What you need to do ▸
Produce the records below again, word for word, but stop after the line that contains "placed_design,place.".

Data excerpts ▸
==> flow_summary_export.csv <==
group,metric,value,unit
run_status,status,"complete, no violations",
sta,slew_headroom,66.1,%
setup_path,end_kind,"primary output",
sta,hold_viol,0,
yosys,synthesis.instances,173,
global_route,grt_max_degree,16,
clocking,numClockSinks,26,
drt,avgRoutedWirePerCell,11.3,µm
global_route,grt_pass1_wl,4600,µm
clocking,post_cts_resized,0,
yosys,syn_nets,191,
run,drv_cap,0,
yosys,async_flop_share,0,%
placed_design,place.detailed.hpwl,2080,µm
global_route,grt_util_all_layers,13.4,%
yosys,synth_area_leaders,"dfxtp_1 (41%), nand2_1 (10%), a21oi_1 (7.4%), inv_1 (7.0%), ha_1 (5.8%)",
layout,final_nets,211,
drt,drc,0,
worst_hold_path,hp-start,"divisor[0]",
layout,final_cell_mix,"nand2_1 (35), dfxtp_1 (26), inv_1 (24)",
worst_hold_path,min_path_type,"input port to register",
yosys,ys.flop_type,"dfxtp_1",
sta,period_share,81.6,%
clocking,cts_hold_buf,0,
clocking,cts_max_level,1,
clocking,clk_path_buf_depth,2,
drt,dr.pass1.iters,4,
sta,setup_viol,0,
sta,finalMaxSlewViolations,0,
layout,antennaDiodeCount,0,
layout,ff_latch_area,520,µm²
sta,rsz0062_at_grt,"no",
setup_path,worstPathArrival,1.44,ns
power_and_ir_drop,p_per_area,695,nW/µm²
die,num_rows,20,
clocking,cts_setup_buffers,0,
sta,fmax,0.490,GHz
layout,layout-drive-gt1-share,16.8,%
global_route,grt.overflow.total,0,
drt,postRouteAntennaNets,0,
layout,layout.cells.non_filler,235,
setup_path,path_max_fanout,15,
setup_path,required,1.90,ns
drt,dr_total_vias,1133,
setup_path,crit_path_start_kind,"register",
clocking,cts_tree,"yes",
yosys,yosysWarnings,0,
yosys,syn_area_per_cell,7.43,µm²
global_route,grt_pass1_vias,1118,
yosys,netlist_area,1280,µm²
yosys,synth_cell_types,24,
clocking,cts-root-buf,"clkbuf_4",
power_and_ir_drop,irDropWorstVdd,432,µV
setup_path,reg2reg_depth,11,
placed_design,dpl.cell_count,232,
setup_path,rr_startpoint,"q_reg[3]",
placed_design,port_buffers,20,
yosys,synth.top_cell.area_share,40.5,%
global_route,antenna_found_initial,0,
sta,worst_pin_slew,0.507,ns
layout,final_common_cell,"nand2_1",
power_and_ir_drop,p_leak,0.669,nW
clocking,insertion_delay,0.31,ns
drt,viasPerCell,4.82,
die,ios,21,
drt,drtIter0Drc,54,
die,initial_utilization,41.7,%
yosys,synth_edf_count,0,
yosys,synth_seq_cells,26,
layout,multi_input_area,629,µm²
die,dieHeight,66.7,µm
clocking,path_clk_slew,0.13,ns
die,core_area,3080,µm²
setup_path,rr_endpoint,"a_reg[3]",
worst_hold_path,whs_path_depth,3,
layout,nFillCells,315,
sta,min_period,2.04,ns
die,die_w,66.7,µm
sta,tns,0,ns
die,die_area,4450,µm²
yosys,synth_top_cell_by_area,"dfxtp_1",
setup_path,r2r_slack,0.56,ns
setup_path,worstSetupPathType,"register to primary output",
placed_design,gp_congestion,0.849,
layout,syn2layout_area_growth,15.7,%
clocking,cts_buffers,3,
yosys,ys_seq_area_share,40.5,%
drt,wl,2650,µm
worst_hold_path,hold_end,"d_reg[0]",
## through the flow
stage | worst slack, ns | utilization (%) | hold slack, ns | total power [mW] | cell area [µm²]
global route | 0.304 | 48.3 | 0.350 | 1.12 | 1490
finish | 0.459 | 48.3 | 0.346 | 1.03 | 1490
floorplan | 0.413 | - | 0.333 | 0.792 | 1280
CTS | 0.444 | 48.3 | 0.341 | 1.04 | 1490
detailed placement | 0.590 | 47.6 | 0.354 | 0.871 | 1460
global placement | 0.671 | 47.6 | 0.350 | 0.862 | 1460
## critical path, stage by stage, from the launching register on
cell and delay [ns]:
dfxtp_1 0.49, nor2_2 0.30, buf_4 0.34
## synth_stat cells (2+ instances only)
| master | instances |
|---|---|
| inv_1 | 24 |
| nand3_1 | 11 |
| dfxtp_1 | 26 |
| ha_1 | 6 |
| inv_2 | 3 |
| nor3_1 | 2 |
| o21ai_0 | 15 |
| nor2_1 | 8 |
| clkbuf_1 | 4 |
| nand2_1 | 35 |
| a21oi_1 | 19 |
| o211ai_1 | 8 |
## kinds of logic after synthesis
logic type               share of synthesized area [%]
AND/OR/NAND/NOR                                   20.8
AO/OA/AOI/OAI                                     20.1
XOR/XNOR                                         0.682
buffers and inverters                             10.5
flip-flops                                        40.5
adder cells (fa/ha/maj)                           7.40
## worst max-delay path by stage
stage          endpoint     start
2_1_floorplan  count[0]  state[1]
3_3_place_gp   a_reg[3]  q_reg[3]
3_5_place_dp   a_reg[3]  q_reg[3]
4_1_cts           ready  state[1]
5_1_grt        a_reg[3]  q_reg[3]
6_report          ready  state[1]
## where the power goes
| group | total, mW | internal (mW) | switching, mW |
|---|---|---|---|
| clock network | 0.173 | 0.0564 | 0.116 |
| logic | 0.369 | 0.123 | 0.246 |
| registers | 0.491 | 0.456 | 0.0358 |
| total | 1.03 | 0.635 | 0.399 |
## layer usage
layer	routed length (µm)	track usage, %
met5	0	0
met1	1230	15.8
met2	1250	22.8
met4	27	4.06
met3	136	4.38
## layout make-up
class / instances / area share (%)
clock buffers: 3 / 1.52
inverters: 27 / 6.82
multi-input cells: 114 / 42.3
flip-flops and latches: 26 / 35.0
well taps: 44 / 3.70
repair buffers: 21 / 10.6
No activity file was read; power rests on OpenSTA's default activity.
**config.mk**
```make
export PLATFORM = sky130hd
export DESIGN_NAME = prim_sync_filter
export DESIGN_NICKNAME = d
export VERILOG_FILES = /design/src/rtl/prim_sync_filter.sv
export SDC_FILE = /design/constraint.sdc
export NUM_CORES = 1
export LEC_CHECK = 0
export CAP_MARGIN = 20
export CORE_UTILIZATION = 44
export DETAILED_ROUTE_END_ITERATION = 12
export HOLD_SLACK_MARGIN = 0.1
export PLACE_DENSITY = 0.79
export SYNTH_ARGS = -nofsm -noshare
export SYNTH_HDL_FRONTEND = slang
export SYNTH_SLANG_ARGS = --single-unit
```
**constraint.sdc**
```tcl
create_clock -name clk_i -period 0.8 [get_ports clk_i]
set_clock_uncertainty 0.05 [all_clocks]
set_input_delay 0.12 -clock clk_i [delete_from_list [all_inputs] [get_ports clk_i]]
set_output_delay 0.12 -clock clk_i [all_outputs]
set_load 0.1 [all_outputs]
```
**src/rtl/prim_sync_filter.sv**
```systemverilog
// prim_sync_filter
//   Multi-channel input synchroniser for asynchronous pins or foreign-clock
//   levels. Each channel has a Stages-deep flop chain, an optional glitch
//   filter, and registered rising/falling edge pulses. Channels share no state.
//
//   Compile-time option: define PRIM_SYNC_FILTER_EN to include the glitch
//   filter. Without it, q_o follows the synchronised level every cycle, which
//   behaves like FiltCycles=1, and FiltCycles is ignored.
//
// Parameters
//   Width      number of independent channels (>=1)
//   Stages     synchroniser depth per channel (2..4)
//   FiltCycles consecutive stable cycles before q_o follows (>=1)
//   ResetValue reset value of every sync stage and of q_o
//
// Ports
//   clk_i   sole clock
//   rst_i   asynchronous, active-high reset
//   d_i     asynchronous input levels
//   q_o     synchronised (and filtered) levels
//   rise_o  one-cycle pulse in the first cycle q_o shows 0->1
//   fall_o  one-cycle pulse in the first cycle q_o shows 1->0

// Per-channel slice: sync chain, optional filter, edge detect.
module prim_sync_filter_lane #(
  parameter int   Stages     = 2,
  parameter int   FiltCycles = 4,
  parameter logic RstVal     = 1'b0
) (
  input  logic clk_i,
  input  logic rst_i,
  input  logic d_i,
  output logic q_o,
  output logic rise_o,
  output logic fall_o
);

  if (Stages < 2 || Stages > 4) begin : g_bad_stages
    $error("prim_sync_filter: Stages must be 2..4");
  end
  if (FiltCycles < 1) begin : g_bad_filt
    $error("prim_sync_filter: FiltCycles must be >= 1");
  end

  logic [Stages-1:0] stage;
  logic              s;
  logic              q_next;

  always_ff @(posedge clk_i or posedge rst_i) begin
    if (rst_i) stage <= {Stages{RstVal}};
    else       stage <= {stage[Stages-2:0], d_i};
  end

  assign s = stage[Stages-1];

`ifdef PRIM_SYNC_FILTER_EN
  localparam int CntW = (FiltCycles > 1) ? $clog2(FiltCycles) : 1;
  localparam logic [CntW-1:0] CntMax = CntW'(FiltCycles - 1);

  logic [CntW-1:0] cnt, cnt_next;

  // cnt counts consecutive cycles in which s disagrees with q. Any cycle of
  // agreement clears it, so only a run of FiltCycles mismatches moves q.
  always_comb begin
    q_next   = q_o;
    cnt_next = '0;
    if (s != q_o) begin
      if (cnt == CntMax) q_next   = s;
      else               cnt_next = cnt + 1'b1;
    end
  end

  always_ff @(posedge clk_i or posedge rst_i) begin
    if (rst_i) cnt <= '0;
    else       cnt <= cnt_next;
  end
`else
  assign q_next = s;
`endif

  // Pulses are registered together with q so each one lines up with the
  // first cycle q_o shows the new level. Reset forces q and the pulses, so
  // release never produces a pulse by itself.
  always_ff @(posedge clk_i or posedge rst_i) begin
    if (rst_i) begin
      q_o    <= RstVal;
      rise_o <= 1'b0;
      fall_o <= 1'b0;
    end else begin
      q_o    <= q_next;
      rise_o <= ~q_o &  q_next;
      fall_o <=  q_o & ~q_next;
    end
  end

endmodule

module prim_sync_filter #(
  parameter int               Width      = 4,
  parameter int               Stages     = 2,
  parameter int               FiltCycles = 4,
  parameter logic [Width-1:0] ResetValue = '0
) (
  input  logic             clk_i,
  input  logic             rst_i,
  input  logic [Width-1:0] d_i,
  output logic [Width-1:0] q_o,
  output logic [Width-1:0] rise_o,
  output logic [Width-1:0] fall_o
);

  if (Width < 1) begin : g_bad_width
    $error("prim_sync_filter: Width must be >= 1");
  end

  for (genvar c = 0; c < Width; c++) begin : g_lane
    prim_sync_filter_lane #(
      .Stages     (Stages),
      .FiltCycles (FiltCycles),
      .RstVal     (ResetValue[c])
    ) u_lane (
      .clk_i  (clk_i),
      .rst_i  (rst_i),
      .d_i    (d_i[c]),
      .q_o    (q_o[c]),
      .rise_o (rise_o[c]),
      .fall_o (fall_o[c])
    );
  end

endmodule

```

Exercise result ▸
==> flow_summary_export.csv <==
group,metric,value,unit
run_status,status,"complete, no violations",
sta,slew_headroom,66.1,%
setup_path,end_kind,"primary output",
sta,hold_viol,0,
yosys,synthesis.instances,173,
global_route,grt_max_degree,16,
clocking,numClockSinks,26,
drt,avgRoutedWirePerCell,11.3,µm
global_route,grt_pass1_wl,4600,µm
clocking,post_cts_resized,0,
yosys,syn_nets,191,
run,drv_cap,0,
yosys,async_flop_share,0,%
placed_design,place.detailed.hpwl,2080,µm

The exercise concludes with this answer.